### EXERCISE DETAILS
The answer must consist only of the lines from the line with "flip-flops and latches,178,4470,22.5" to the line with "after CTS: 34.3 / 0.382 / 1.42 / 2776 / 19700", both included, exactly as they stand below.

### Data excerpts
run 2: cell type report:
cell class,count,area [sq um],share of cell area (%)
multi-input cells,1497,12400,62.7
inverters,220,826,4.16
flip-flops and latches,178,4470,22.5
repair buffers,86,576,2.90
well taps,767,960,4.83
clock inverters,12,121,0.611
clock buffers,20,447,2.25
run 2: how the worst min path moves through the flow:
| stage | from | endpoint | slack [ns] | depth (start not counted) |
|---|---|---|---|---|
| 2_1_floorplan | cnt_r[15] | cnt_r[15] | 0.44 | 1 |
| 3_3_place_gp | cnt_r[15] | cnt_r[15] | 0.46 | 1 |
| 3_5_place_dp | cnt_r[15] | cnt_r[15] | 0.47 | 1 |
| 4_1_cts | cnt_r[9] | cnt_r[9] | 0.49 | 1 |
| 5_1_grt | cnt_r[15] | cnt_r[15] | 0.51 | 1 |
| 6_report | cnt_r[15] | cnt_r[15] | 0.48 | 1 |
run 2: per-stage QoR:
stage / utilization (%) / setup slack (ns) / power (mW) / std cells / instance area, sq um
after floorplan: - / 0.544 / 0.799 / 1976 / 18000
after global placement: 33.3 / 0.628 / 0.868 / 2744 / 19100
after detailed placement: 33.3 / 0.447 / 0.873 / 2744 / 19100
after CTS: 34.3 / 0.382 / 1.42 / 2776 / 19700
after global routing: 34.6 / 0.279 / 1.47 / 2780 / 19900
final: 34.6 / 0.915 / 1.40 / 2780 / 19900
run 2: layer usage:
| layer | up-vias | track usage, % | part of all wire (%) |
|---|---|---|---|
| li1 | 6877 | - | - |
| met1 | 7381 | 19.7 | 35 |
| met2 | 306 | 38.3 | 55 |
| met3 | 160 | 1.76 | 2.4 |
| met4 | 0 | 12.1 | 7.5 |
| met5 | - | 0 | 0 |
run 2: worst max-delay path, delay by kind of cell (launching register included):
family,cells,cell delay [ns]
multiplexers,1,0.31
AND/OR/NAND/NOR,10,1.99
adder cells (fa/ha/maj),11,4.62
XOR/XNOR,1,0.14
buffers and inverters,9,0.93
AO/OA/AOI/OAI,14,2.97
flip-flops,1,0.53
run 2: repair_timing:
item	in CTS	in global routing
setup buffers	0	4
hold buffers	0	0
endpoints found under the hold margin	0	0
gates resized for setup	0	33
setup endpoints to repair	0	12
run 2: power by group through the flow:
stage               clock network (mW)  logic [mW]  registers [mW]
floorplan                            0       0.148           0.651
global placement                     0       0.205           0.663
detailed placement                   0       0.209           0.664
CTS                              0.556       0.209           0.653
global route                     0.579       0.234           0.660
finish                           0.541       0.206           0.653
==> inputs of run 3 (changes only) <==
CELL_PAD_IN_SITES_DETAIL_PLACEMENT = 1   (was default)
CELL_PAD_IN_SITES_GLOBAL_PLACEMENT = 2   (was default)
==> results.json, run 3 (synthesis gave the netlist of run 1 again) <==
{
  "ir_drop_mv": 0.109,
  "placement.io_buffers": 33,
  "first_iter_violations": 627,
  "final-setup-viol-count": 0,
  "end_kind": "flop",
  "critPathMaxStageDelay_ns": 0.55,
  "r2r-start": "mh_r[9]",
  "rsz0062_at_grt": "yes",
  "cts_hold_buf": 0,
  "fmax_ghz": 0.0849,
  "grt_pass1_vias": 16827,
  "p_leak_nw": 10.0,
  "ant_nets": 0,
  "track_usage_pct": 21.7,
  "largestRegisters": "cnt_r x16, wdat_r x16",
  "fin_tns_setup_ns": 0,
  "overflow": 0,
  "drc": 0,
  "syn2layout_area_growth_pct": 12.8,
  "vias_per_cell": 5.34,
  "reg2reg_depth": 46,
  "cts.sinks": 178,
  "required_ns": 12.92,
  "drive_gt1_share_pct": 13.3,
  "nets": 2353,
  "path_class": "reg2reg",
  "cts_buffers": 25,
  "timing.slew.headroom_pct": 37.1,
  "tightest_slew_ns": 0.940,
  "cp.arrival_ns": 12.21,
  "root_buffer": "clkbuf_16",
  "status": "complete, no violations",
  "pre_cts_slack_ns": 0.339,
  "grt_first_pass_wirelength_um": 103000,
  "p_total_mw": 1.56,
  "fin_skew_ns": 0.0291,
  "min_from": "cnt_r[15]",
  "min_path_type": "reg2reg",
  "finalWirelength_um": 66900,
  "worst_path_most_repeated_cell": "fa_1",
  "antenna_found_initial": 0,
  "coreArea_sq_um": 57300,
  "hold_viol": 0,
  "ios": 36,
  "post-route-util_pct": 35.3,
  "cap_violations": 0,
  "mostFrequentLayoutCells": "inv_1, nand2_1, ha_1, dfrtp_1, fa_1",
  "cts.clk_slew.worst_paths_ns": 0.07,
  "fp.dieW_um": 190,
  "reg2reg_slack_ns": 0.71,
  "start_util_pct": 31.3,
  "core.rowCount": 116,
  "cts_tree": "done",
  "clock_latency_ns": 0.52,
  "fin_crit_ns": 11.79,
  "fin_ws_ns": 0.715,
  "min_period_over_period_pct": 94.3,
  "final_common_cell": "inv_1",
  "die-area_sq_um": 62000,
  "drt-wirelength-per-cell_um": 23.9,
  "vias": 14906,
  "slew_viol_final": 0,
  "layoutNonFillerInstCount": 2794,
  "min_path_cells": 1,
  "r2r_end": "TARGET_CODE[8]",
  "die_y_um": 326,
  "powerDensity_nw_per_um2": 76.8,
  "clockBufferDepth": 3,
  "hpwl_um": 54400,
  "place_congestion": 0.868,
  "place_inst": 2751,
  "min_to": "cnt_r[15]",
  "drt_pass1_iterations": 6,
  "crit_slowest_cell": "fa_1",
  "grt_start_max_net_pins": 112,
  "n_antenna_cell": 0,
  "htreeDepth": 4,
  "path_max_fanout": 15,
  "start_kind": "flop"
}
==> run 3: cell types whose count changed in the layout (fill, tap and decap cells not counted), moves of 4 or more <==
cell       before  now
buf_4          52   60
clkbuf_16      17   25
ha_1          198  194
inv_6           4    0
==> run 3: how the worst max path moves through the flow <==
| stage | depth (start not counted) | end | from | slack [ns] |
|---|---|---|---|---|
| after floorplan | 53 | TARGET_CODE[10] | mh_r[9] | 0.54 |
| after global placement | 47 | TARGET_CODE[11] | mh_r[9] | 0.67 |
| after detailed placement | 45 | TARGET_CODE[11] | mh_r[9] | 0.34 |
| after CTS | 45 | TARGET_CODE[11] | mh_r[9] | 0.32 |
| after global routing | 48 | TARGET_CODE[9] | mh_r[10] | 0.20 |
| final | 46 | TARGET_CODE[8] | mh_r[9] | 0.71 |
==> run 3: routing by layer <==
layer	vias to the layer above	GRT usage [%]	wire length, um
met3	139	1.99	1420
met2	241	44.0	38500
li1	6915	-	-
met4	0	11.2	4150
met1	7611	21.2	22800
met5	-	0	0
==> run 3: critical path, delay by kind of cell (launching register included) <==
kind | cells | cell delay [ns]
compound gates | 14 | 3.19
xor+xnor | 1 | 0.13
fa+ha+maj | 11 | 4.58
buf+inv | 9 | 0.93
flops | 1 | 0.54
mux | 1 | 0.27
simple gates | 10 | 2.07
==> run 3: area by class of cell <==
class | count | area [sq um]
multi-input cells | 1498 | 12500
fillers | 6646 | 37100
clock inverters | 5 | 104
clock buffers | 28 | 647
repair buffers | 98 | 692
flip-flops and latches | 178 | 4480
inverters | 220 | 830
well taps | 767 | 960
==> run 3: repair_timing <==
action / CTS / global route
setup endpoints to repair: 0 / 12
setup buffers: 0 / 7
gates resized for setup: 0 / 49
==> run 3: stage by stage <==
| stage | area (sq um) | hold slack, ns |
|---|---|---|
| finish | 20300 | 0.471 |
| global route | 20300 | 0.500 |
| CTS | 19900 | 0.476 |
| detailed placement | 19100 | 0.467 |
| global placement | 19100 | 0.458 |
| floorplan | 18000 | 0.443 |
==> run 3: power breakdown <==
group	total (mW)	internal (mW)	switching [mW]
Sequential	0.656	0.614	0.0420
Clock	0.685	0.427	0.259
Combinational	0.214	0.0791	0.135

### ANSWER SPACE
flip-flops and latches,178,4470,22.5
repair buffers,86,576,2.90
well taps,767,960,4.83
clock inverters,12,121,0.611
clock buffers,20,447,2.25
run 2: how the worst min path moves through the flow:
| stage | from | endpoint | slack [ns] | depth (start not counted) |
|---|---|---|---|---|
| 2_1_floorplan | cnt_r[15] | cnt_r[15] | 0.44 | 1 |
| 3_3_place_gp | cnt_r[15] | cnt_r[15] | 0.46 | 1 |
| 3_5_place_dp | cnt_r[15] | cnt_r[15] | 0.47 | 1 |
| 4_1_cts | cnt_r[9] | cnt_r[9] | 0.49 | 1 |
| 5_1_grt | cnt_r[15] | cnt_r[15] | 0.51 | 1 |
| 6_report | cnt_r[15] | cnt_r[15] | 0.48 | 1 |
run 2: per-stage QoR:
stage / utilization (%) / setup slack (ns) / power (mW) / std cells / instance area, sq um
after floorplan: - / 0.544 / 0.799 / 1976 / 18000
after global placement: 33.3 / 0.628 / 0.868 / 2744 / 19100
after detailed placement: 33.3 / 0.447 / 0.873 / 2744 / 19100
after CTS: 34.3 / 0.382 / 1.42 / 2776 / 19700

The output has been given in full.